Inflação em janeiro perde força na Argentina e dá respiro a Milei em batalha política com o Congresso

O primeiro índice de inflação na Argentina sob o comando de Javier Milei indica uma desaceleração na alta dos preços. Segundo o Instituto Nacional de Estatísticas e Censos (Indec), a inflação subiu 20,6% em janeiro, depois de uma alta de 25,5% em dezembro. O refresco dá um respiro político a Milei, depois de uma dura derrota no Congresso na última semana, quando seu projeto de reforma econômica retornou às comissões legislativas por falta de apoio dos deputados de sua base.

Ainda de acordo com o Indec, a variação anual dos preços chegou a 254,2%, a maior desde os anos 1990. Embora ainda muito alta, o resultado de janeiro envia um sinal positivo ao governo que acabou de completar dois meses e havia prometido conter a sombra de uma hiperinflação no horizonte.

Parte da alta está relacionada à retirada de subsídios anunciada por Milei, sobretudo no setor de transportes, telefonia e banda larga, e na extinção de regras que tabelavam preços de serviços, como por exemplo, os planos de saúde. O setor de bens e serviços, subiu 44,4%, seguido por transporte que registrou aumento de 32,6%. A alta dos alimentos, que prejudica sobretudo os mais pobres, no entanto, perdeu força.

Consultoras argentinas e internacionais preveem que a tendência de recuo na inflação se manterá ao longo deste ano e é possível que a Argentina retroceda a uma inflação anual abaixo de 200%.

Vitória política

O dado é uma vitória do governo em meio a uma série de reveses que vem sofrendo este ano. Milei desencadeou uma crise política na semana passada ao sair em uma cruzada contra quem chamou de “traidores”. Após voltar à estaca zero em sua chamada Lei Ônibus, que visava reformular aspectos profundos da economia e do Estado argentino, o presidente promoveu uma caça às bruxas a deputados e governadores de sua própria base de apoio, colocando em xeque o futuro de seus planos econômicos.

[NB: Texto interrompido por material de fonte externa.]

What follows belongs to an exercise in optimizing a design on an open flow for small area and a short achievable clock period; a production flow would make more cautious choices.
Where RTL was checked, it was by simulation tests only, not by an equivalence proof against the original.

==> 05-09: inputs <==
==> flow/design.v (excerpt) <==
module cordic_advanced #(
    parameter DATA_WIDTH = 18,
    parameter ANGLE_WIDTH = 32,
    parameter ITERATIONS = 18,
    parameter PIPELINE_STAGES = 18
)(
    input  wire                         clk,
    input  wire                         rst_n,
    input  wire                         enable,
    input  wire signed [DATA_WIDTH-1:0] x_in,
    input  wire signed [DATA_WIDTH-1:0] y_in,
    input  wire signed [ANGLE_WIDTH-1:0] z_in,
    input  wire                         data_valid_in,
    output wire                         data_ready_out,
    output wire signed [DATA_WIDTH:0]   x_out,
    output wire signed [DATA_WIDTH:0]   y_out,
    output wire signed [ANGLE_WIDTH-1:0] z_out,
    output wire                         data_valid_out,
    input  wire                         data_ready_in,
    output wire                         overflow,
    output wire [15:0]                  iterations_count,
    output wire [31:0]                  throughput_counter
);
make LEC_CHECK=0 CAP_MARGIN=20 CORE_MARGIN=2 CORE_UTILIZATION=40 CTS_CLUSTER_DIAMETER=100 CTS_CLUSTER_SIZE=30 SLEW_MARGIN=20 SYNTH_HIERARCHICAL=1 finish   # period 4.5 ns
run.sh (not shown) runs the stock make flow with config.mk's settings and CLKGATE_MAP_FILE= SYNTH_SCRIPT=/design/flow/synth_recipe.tcl, a recipe that flattens the netlist after the stock synthesis.
==> 03-11 (differences from 05-09) <==
--- a/flow/config.mk
+++ b/flow/config.mk
@@ -7,8 +7,9 @@
 export LEC_CHECK = 0
 export CAP_MARGIN = 20
 export CORE_MARGIN = 2
-export CORE_UTILIZATION = 40
+export CORE_UTILIZATION = 65
 export CTS_CLUSTER_DIAMETER = 100
 export CTS_CLUSTER_SIZE = 30
+export PLACE_DENSITY = 0.75
 export SLEW_MARGIN = 20
 export SYNTH_HIERARCHICAL = 1
==> qor summary <==
| quantity | 05-09 | 03-11 |
|---|---|---|
| Well tap count | 2044 | 1265 |
| Buffers plus inverters on the worst setup path | 1 | 2 |
| Post-CTS Resized | 2 | 4 |
| Clock buf count | 40 | 33 |
| Vias in the first global route | 48269 | 48642 |
| Min Tclk post-route | 4.29 ns | 4.35 ns |
| Final setup margin | 0.214 ns | 0.154 ns |
| Number of buffers inserted during clock tree synthesis | 39 | 31 |
| Outcome | timing/DRC/antenna clean | timing/DRC/antenna clean |
| Worst Setup Slack post-DPL | -0.598 ns | -0.620 ns |
| Average wire length per cell after detail routing | 14.5 um | 15.5 um |
| Data-path buffer share of cell area in the final layout | 6.95% | 6.48% |
| Instance area after placement | 68900 um2 | 67500 um2 |
| # fillers | 14855 | 7463 |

“O governo é otimista [com as futuras taxas de inflação], mas tudo dependerá de como vai ir manejando esses dilemas políticos”, afirmou o professor de Economia da Universidade de Buenos Aires (UBA) Fabio Rodriguez. “Agora, quando voltar de sua viagem, é muito importante que Milei envie um sinal de contenção da crise política”, completou em referência às viagens a Israel, ao Vaticano e Roma que Milei fez nos últimos sete dias.

Recessão proposital

Economistas dizem que a inflação subiu menos em janeiro em consequência da aposta da equipe de Milei em controlar a alta do dólar e em dar um choque recessivo na economia argentina, fazendo com que as pessoas comprem menos.

“O dado de janeiro é positivo e tem duas causas fundamentais para essa desaceleração que já não são, entre aspas, positivas: congelar o tipo de câmbio e a queda no consumo”, explica o economista e diretor do Instituto de Trabalho e Economia da Fundação German Abdala, Juan Manuel Telechea. “É bem conhecido na Argentina que a inflação se move muito em consonância com o que acontece com o valor do dólar. Então, ao promover a desvalorização de maneira drástica e depois manter o câmbio fixo, vemos essa desaceleração.”

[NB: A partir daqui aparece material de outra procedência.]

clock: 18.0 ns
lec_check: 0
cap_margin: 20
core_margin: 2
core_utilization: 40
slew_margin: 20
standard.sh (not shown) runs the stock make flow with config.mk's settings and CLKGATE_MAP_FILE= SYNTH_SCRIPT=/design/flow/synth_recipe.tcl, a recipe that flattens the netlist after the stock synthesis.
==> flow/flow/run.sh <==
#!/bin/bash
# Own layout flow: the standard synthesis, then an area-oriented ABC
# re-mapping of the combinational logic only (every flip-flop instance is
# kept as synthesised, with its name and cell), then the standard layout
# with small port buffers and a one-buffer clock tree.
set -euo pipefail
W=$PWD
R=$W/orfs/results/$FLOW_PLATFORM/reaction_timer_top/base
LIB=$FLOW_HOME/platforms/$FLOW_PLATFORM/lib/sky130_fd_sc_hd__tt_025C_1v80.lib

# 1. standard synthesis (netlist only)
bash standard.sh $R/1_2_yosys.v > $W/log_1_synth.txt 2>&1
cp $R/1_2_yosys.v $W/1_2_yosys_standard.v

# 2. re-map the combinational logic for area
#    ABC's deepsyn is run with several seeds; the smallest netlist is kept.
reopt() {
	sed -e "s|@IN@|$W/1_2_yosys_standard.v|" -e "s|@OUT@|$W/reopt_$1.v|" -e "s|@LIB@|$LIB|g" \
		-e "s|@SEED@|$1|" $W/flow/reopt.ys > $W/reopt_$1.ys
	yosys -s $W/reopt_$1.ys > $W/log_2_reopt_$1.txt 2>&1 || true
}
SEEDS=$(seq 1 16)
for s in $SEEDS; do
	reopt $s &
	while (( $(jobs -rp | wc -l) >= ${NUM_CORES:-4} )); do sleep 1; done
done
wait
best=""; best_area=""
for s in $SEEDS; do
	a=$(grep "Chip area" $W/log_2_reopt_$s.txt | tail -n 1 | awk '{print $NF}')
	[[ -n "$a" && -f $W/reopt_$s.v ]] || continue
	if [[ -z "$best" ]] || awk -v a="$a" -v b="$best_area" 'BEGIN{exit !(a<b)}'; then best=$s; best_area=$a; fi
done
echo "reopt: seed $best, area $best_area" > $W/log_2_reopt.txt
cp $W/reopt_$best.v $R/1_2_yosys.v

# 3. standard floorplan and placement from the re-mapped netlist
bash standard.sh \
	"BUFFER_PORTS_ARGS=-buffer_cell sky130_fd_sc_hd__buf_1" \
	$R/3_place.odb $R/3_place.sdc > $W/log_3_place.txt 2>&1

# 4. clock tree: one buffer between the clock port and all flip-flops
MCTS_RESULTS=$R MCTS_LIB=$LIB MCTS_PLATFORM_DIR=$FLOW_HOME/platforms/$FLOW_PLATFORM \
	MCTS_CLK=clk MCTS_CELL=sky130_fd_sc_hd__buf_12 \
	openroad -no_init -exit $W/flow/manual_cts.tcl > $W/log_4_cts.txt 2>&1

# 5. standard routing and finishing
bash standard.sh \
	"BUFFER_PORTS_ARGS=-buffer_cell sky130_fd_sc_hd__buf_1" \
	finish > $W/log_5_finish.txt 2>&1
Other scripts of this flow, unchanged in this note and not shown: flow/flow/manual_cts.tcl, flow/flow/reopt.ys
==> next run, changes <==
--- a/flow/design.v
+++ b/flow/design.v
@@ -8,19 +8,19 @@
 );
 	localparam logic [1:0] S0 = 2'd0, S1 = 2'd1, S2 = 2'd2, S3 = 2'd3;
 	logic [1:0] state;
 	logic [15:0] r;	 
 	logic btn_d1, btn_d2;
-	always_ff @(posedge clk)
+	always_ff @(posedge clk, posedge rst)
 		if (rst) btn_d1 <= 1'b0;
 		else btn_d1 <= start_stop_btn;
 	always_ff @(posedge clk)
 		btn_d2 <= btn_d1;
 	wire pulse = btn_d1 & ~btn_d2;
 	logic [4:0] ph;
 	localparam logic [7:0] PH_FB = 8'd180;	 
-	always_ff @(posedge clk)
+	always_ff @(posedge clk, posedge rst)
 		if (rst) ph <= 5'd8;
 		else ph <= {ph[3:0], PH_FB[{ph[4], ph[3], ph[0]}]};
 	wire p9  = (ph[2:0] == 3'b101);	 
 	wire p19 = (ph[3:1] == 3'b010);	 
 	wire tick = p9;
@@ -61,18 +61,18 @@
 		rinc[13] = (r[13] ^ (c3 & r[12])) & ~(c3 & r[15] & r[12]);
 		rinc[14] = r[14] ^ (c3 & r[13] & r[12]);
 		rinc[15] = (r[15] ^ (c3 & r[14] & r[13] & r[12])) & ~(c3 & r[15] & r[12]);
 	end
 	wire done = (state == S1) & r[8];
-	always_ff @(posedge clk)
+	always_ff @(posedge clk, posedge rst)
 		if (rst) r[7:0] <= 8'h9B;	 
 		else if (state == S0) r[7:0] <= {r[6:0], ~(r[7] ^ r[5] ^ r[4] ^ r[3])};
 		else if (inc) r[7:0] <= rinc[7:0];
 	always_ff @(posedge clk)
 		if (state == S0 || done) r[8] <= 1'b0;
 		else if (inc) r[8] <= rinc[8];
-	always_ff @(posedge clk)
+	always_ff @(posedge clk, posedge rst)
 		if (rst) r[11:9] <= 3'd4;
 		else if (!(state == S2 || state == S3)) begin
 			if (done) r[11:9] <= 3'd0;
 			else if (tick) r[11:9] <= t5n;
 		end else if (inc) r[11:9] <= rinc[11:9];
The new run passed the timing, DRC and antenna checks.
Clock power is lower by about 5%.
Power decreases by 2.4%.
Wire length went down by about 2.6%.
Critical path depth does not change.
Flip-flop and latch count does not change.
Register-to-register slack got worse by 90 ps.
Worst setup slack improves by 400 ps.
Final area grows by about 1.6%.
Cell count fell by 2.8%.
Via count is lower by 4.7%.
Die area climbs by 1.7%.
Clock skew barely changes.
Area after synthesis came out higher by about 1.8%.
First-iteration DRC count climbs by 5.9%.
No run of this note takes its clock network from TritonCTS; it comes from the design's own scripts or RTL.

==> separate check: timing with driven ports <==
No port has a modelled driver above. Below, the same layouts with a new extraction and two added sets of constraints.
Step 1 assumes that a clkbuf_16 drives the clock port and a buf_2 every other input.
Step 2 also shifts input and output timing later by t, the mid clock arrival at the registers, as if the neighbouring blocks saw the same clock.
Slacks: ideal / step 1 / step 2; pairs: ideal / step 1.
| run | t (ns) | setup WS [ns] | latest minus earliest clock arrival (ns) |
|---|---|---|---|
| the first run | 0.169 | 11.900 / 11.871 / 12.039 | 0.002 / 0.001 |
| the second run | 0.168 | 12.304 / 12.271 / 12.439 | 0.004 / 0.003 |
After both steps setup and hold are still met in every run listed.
Background: an optimization exercise with open tools, aiming at small area and a short achievable clock period. Do not read the settings as production practice. Function was checked by simulation only, so behaviour that the tests miss may differ from the original. No activity file was given, so power comes from the tool's default toggle rates.

==> flow/design.v <==
`timescale 1ns / 1ps
module top(clk, reset, imem_addr, imem_data, dmem_addr, dmem_wdata, dmem_we, dmem_rdata, writed);
    input clk, reset;
    output [8:0] imem_addr;
    input [31:0] imem_data;
    output [31:0] dmem_addr, dmem_wdata;
    output dmem_we;
    input [31:0] dmem_rdata;
    output [31:0] writed;
    genvar gi, gl;
    integer i;
    reg [6:0] pc;
    always @(posedge clk) begin
        if (reset) pc <= 7'd0;
        else pc <= pc + 7'd1;
    end
    assign imem_addr = {pc, 2'b00};
    wire [5:0] f_op = imem_data[31:26];
    wire [5:0] f_fn = imem_data[5:0];
    wire [4:0] f_rs = imem_data[25:21];
    wire [4:0] f_rt = imem_data[20:16];
    wire f_r   = (f_op == 6'b000000);
    wire f_add = f_r && (f_fn == 6'b100000);
    wire f_sub = f_r && (f_fn == 6'b100010);
    wire f_and = f_r && (f_fn == 6'b100100);
    wire f_or  = f_r && (f_fn == 6'b100101);
    wire f_xor = f_r && (f_fn == 6'b100110);
    wire f_slt = f_r && (f_fn == 6'b101010);
    wire f_lw  = (f_op == 6'b100011);
    wire f_sw  = (f_op == 6'b101011);
    wire f_alu = f_add | f_sub | f_and | f_or | f_xor | f_slt;
    wire [4:0] f_rn = f_alu ? imem_data[15:11] : f_rt;
    wire f_wen = (f_alu | f_lw) && (f_rn != 5'd0);
    reg [4:0] d_rn;
    reg [15:0] d_imm;
    reg [31:1] d_sa, d_sb;           
    reg d_fma, d_fmb, d_fea, d_feb;   
    reg d_wen, d_lw, d_sw, d_inv, d_arith, d_and, d_or, d_xor, d_slt;
    reg [4:0] e_rn;
    reg e_wen, e_lw;
    always @(posedge clk) begin
        if (reset) begin
            d_wen <= 1'b0;
            d_sw <= 1'b0;
        end
        else begin
            d_wen <= f_wen;
            d_sw <= f_sw;
        end
        d_lw <= f_lw;
        d_inv <= f_sub | f_slt;
        d_arith <= f_add | f_sub | f_lw | f_sw;
        d_and <= f_and;
        d_or <= f_or;
        d_xor <= f_xor;
        d_slt <= f_slt;
        d_rn <= f_rn;
        d_imm <= imem_data[15:0];
        for (i = 1; i < 32; i = i + 1) begin
            d_sa[i] <= (f_rs == i);
            d_sb[i] <= (f_rt == i);
        end
        d_fma <= e_wen && (f_rs == e_rn);
        d_fmb <= e_wen && (f_rt == e_rn);
        d_fea <= d_wen && !d_lw && (f_rs == d_rn);
        d_feb <= d_wen && !d_lw && (f_rt == d_rn);
    end
    reg [31:0] rf [1:31];
    reg [4:0] m_rn;
    reg m_wen, m_lw;
    reg [31:0] m_r;
    wire [31:0] m_val = m_lw ? dmem_rdata : m_r;
    generate
        for (gi = 1; gi < 32; gi = gi + 1) begin : g_rf
            always @(posedge clk)
                if (m_wen && m_rn == gi) rf[gi] <= m_val;
        end
    endgenerate
    reg [31:0] qa, qb;
    always @(*) begin
        qa = 32'h0;
        qb = 32'h0;
        for (i = 1; i < 32; i = i + 1) begin
            qa = qa | ({32{d_sa[i]}} & rf[i]);
            qb = qb | ({32{d_sb[i]}} & rf[i]);
        end
    end
    wire [31:0] ua = d_fma ? m_val : qa;
    wire [31:0] ub = d_fmb ? m_val : qb;
    wire d_aluimm = d_lw | d_sw;
    wire [31:0] d_immx = {{16{d_imm[15]}}, d_imm};
    reg [31:0] e_a, e_b, e_s;
    reg e_sw, e_cin, e_arith, e_and, e_or, e_xor, e_slt, e_fa, e_fb, e_fs;
    always @(posedge clk) begin
        if (reset) begin
            e_wen <= 1'b0;
            e_sw <= 1'b0;
        end
        else begin
            e_wen <= d_wen;
            e_sw <= d_sw;
        end
        e_lw <= d_lw;
        e_rn <= d_rn;
        e_cin <= d_inv;
        e_arith <= d_arith;
        e_and <= d_and;
        e_or <= d_or;
        e_xor <= d_xor;
        e_slt <= d_slt;
        e_fa <= d_fea;
        e_fb <= d_feb && !d_aluimm;
        e_fs <= d_feb;
        e_a <= ua;
        e_b <= d_aluimm ? d_immx : (d_inv ? ~ub : ub);
        e_s <= ub;
    end
    wire [31:0] e_p1, e_p0, e_g1, e_g0, e_pn, e_gn;
    wire [31:0] x_a = {32{e_fa}} & m_r | {32{~e_fa}} & e_a;
    wire [31:0] x_b = {32{e_fb}} & (m_r ^ {32{e_cin}}) | {32{~e_fb}} & e_b;
    wire [31:0] x_p = x_a ^ x_b;
    wire [31:0] x_lg = ({32{e_and}} & x_a & x_b) | ({32{e_or}} & (x_a | x_b)) | ({32{e_xor}} & x_p);
    wire [31:0] e_t1 = ({32{e_arith}} & ~x_p) | x_lg;
    wire [31:0] e_t0 = ({32{e_arith}} & x_p) | x_lg;
    ex_pre0 u_pre0(.ea(e_a[0]), .eb(e_b[0]), .fa(e_fa), .fb(e_fb), .inv(e_cin), .ci(e_cin),
                   .p1(e_p1[0]), .p0(e_p0[0]), .g1(e_g1[0]), .g0(e_g0[0]));
    generate
        for (gi = 1; gi < 32; gi = gi + 1) begin : g_pre
            ex_pre u_pre(.ea(e_a[gi]), .eb(e_b[gi]), .fa(e_fa), .fb(e_fb), .inv(e_cin),
                         .p1(e_p1[gi]), .p0(e_p0[gi]), .g1(e_g1[gi]), .g0(e_g0[gi]));
        end
        for (gi = 0; gi < 32; gi = gi + 1) begin : g_pm
            ex_pmux u_pm(.m(m_r[gi]), .p1(e_p1[gi]), .p0(e_p0[gi]), .g1(e_g1[gi]), .g0(e_g0[gi]),
                         .pn(e_pn[gi]), .gn(e_gn[gi]));
        end
    endgenerate
    wire [31:0] kg [0:5];
    wire [31:0] kp [0:5];
    assign kg[0] = e_gn;
    assign kp[0] = e_pn;
    generate
        for (gl = 0; gl < 5; gl = gl + 1) begin : g_lvl
            for (gi = 0; gi < 32; gi = gi + 1) begin : g_bit
                if (gi < (1 << gl)) begin : g_pass
                    assign kg[gl+1][gi] = ~kg[gl][gi];
                    assign kp[gl+1][gi] = ~kp[gl][gi];
                end
                else if (gi < (2 << gl)) begin : g_gonly
                    if (gl % 2 == 1) begin : g_a
                        ks_ag u_n(.g(kg[gl][gi]), .p(kp[gl][gi]), .gj(kg[gl][gi - (1 << gl)]), .gn(kg[gl+1][gi]));
                    end
                    else begin : g_b
                        ks_bg u_n(.gn(kg[gl][gi]), .pn(kp[gl][gi]), .gjn(kg[gl][gi - (1 << gl)]), .g(kg[gl+1][gi]));
                    end
                    assign kp[gl+1][gi] = 1'b0;
                end
                else begin : g_full
                    if (gl % 2 == 1) begin : g_a
                        ks_a u_n(.g(kg[gl][gi]), .p(kp[gl][gi]), .gj(kg[gl][gi - (1 << gl)]), .pj(kp[gl][gi - (1 << gl)]),
                                 .gn(kg[gl+1][gi]), .pn(kp[gl+1][gi]));
                    end
                    else begin : g_b
                        ks_b u_n(.gn(kg[gl][gi]), .pn(kp[gl][gi]), .gjn(kg[gl][gi - (1 << gl)]), .pjn(kp[gl][gi - (1 << gl)]),
                                 .g(kg[gl+1][gi]), .p(kp[gl+1][gi]));
                    end
                end
            end
        end
    endgenerate
    wire [32:1] e_c = kg[5];
    wire [31:0] e_r;
    generate
        for (gi = 1; gi < 32; gi = gi + 1) begin : g_out
            ex_sel u_out(.s(e_c[gi]), .d1(e_t1[gi]), .d0(e_t0[gi]), .y(e_r[gi]));
        end
    endgenerate
    wire e_r0e = e_cin ? e_t1[0] : e_t0[0];
    ex_sel u_out0(.s(e_c[32]), .d1(!e_slt & e_r0e), .d0(e_slt | e_r0e), .y(e_r[0]));
    reg [31:0] m_s;
    reg m_sw;
    always @(posedge clk) begin
        if (reset) begin
            m_wen <= 1'b0;
            m_sw <= 1'b0;
        end
        else begin
            m_wen <= e_wen;
            m_sw <= e_sw;
        end
        m_lw <= e_lw;
        m_rn <= e_rn;
        m_r <= e_r;
        m_s <= e_fs ? m_r : e_s;
    end
    assign dmem_addr = m_r;
    assign dmem_wdata = m_s;
    assign dmem_we = m_sw;
    reg [31:0] w_r;
    always @(posedge clk) w_r <= m_val;
    assign writed = w_r;
endmodule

Ao desvalorizar o peso argentino em mais de 50% em dezembro, Milei fixou o preço do dólar oficial a 800 pesos argentinos. Por um tempo, o dólar paralelo – e os outros vários tipos de câmbio do país – não aumentaram drasticamente em resposta, como havia acontecido em desvalorizações anteriores.

“Os alimentos dispararam em novembro e dezembro”, afirma Fabio Rodriguez. “E em janeiro começamos a ver menos aumento em algumas áreas, o que é óbvio porque com menos dinheiro e menos capacidade aquisitiva, se começa a esfriar a subida de preços. Como não podem subir ao infinito, começaram a retroceder”.

Queda no consumo

O outro fator apontado por Telechea é a queda no consumo, que segue uma lógica de que com menos gastos, menos dinheiro circula e logo o salto inflacionário desacelera. “O governo espera que a demanda discipline a inflação”, afirma.

O problema, apontam ambos os economistas, é o quanto esta lógica é sustentável com o passar do tempo. O câmbio já voltou a apresentar subidas – embora muito menores em comparação com o período eleitoral. Nesta quarta, o dólar paralelo mais utilizado (chamado de dólar Blue) cotava acima de 1.100 pesos. Já a queda no consumo, que trará um recessão certa, tem um custo humano alto que em breve tende a se refletir no humor da população.